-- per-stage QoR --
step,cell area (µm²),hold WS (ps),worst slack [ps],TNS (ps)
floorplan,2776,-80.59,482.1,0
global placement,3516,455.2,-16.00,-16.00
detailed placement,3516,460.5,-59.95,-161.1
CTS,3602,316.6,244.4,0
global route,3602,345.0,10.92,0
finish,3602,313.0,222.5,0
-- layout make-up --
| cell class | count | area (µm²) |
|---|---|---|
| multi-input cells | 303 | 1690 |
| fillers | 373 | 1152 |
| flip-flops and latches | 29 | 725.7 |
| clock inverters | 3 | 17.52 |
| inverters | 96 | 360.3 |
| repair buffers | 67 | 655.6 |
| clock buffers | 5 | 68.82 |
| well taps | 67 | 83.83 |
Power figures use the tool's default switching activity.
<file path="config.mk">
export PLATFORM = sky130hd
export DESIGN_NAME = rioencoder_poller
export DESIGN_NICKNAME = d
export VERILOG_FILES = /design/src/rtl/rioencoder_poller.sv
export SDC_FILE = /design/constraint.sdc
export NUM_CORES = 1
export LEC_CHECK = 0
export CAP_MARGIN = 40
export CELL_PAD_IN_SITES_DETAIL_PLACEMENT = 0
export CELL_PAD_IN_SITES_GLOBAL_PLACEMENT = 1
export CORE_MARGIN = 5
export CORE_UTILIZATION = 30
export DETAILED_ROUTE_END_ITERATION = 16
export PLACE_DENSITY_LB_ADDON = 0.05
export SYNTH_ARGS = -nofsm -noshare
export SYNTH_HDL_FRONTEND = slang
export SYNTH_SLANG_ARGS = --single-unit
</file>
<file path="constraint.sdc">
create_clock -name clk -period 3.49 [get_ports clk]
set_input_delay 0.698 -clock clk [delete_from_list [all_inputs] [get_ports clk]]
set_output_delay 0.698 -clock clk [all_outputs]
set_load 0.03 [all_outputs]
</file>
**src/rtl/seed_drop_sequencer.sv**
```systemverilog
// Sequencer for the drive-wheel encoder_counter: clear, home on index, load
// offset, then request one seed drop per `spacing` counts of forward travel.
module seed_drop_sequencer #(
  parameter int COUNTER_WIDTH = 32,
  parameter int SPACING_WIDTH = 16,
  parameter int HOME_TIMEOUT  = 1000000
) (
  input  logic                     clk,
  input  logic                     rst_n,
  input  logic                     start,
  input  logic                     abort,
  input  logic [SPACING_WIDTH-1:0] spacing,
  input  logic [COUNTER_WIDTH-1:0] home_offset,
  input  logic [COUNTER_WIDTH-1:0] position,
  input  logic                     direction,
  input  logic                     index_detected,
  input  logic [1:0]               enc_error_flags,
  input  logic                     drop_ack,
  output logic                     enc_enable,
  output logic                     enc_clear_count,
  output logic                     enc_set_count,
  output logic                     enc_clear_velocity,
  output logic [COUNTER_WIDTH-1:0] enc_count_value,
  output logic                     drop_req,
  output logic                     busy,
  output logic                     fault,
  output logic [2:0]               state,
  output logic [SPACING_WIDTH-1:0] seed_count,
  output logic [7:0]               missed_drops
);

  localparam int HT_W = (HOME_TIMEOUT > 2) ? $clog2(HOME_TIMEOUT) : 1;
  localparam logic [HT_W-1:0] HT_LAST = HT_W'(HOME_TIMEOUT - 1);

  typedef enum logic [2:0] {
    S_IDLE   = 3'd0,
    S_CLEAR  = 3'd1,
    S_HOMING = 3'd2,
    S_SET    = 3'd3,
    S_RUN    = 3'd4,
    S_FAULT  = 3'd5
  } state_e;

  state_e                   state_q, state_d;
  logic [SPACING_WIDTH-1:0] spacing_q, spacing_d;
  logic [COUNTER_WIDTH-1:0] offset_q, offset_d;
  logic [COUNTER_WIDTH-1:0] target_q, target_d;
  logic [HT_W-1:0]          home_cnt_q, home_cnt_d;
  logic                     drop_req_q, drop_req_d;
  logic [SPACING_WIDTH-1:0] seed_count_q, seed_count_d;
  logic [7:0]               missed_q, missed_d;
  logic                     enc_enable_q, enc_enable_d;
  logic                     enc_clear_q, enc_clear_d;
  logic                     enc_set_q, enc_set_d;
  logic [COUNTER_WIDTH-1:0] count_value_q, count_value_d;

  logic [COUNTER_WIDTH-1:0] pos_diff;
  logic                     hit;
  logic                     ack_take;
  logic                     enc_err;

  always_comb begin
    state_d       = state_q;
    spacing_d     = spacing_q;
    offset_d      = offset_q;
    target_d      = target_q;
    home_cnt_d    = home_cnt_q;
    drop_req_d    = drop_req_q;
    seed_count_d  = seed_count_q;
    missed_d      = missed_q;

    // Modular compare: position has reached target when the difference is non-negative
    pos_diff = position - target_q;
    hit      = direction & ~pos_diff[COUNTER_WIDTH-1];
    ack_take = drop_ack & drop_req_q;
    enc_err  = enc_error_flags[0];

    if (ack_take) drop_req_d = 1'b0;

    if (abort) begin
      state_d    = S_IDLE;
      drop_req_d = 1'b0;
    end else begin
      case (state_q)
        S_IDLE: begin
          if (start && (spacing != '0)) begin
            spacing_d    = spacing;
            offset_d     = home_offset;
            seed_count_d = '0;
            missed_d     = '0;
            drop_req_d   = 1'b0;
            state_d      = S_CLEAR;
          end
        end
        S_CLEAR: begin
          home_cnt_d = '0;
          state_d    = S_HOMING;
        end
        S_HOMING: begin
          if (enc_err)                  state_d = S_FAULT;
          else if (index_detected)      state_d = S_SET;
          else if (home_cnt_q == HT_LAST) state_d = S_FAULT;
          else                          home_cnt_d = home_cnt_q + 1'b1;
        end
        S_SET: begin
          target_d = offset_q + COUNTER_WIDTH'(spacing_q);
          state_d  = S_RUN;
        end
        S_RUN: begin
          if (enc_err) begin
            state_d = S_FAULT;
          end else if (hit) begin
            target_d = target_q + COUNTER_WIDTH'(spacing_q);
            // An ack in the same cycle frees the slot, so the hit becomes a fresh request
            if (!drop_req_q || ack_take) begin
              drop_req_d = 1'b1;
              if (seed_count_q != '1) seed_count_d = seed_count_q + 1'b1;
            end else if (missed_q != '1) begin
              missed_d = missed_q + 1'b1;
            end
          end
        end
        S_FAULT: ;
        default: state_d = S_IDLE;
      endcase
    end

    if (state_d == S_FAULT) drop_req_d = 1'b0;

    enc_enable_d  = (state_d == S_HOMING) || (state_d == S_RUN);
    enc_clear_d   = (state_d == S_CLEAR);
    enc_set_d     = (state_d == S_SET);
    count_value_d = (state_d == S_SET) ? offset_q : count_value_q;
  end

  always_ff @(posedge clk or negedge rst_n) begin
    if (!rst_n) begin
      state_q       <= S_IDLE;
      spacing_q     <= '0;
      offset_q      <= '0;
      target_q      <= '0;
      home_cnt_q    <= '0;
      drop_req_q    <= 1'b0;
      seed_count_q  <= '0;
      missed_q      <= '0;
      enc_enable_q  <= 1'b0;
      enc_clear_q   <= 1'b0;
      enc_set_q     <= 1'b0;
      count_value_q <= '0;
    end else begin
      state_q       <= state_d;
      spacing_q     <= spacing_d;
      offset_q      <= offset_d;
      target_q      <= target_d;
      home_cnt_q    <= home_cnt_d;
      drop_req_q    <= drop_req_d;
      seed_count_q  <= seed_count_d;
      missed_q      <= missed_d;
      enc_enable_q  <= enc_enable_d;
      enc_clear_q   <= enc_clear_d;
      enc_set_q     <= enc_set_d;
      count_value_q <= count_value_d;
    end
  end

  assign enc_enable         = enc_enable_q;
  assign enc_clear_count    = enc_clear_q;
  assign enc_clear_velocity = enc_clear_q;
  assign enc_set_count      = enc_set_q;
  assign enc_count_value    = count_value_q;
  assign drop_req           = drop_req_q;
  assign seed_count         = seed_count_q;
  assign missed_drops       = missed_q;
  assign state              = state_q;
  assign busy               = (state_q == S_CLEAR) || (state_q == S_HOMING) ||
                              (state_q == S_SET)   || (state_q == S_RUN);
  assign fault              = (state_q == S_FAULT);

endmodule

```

* * *

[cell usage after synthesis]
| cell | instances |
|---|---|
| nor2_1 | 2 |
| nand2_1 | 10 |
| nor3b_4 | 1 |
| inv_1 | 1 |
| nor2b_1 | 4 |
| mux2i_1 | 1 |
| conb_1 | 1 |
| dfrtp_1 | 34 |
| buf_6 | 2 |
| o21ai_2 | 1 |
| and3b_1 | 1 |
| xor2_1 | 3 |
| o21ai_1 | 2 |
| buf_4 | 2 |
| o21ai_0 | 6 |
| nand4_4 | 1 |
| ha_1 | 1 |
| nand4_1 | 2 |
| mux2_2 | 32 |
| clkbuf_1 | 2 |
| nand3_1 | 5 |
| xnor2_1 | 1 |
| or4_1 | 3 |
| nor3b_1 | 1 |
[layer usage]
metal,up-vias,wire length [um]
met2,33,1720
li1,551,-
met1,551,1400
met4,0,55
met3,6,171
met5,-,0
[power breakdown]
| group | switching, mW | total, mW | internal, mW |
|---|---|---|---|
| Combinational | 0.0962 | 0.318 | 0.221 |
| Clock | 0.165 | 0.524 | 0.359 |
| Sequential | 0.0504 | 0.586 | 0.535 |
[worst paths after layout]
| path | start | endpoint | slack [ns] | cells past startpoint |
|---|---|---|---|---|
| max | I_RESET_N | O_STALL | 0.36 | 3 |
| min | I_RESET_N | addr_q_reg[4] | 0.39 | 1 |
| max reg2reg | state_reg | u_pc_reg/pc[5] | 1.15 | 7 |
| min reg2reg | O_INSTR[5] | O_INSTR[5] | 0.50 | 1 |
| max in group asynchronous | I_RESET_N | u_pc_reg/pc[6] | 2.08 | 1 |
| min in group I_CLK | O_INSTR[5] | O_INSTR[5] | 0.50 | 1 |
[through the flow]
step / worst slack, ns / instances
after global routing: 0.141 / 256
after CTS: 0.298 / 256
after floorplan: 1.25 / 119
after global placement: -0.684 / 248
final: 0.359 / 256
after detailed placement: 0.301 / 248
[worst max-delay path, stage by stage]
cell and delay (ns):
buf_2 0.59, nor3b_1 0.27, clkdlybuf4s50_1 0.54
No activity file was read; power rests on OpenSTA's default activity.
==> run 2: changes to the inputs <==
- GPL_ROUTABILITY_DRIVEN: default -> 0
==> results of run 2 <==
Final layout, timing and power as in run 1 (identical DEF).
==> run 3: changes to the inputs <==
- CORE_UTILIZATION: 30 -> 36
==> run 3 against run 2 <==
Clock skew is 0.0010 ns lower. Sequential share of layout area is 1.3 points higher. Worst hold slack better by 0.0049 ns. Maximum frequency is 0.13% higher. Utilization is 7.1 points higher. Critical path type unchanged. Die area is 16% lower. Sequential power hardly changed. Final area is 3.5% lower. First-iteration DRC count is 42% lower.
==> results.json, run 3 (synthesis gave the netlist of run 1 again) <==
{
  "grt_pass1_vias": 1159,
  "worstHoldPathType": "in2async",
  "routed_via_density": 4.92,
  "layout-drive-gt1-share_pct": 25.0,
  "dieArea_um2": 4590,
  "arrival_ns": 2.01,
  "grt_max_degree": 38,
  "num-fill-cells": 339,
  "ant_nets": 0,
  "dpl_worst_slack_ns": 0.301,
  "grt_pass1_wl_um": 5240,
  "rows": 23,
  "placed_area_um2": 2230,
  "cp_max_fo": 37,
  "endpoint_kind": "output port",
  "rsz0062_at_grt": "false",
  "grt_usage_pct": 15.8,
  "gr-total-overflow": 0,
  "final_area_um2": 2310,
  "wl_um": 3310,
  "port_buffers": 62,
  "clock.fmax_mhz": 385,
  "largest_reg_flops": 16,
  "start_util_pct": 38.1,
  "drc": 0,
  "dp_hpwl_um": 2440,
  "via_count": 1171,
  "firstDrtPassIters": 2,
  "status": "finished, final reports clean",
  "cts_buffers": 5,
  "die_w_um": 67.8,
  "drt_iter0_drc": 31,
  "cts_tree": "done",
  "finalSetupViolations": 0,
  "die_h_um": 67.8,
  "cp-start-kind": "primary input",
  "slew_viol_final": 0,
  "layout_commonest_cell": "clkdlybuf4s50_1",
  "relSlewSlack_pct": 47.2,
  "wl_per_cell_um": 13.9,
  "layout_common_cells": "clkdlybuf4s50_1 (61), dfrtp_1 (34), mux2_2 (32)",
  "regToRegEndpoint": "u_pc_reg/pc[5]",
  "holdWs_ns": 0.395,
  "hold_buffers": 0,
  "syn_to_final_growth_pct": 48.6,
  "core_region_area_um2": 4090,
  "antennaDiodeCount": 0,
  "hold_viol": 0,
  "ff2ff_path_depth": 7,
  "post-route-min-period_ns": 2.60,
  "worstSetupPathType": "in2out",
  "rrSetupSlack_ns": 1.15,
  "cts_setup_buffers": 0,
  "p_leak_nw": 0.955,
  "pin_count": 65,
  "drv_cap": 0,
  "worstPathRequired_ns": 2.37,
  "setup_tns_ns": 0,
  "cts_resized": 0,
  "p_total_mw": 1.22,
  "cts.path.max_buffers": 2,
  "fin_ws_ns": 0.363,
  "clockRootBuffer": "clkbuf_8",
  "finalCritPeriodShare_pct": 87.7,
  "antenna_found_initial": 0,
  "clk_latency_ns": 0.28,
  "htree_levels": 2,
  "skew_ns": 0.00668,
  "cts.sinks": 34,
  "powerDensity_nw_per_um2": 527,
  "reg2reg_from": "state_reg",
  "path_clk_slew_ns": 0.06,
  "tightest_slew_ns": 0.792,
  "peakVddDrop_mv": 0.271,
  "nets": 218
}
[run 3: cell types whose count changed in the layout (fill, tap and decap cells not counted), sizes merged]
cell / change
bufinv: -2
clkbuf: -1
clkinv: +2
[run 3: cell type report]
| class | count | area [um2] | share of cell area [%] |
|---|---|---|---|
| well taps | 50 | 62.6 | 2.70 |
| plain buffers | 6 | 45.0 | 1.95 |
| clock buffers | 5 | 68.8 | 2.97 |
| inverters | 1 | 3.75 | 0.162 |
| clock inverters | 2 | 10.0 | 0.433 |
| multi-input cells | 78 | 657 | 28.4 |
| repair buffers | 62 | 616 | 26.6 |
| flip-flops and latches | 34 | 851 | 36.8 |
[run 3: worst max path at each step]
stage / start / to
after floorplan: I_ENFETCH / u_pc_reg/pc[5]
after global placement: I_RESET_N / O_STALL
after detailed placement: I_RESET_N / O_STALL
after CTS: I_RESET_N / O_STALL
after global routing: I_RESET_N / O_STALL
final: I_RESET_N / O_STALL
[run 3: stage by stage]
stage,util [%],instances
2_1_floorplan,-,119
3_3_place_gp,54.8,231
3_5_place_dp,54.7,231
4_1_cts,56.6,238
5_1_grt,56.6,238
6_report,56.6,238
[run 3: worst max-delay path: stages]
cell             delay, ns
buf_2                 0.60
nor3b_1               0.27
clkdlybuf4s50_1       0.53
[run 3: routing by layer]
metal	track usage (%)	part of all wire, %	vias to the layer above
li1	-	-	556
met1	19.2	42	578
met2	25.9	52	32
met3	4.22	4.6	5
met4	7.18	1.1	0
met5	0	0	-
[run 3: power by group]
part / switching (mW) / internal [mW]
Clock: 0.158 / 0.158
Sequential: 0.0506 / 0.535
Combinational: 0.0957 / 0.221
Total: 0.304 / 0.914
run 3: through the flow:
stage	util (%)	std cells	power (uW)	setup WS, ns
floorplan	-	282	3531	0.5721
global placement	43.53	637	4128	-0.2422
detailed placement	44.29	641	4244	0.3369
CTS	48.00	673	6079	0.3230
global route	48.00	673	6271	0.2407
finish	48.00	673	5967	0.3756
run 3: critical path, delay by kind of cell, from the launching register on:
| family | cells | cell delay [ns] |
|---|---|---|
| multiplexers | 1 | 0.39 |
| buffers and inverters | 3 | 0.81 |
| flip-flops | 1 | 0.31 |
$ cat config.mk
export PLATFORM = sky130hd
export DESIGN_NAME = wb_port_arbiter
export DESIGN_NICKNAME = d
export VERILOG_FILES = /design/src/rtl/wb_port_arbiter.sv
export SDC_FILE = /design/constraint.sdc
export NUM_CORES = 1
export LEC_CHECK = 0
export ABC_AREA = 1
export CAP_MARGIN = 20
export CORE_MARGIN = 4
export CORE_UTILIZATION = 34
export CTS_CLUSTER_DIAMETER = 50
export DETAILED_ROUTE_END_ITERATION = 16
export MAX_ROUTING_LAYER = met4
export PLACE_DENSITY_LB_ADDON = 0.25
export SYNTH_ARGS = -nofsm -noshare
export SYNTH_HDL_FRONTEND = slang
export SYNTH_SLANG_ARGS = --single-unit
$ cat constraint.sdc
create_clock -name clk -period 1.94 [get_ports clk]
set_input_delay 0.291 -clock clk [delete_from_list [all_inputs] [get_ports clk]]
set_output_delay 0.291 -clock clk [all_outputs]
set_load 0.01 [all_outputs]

* * *

:: Directions for this task ::
Read through the entries above and copy each line that has the string "Sequential" in it.

:: Your response ::
| Sequential | 0.0504 | 0.586 | 0.535 |
Clock skew is 0.0010 ns lower. Sequential share of layout area is 1.3 points higher. Worst hold slack better by 0.0049 ns. Maximum frequency is 0.13% higher. Utilization is 7.1 points higher. Critical path type unchanged. Die area is 16% lower. Sequential power hardly changed. Final area is 3.5% lower. First-iteration DRC count is 42% lower.
Sequential: 0.0506 / 0.535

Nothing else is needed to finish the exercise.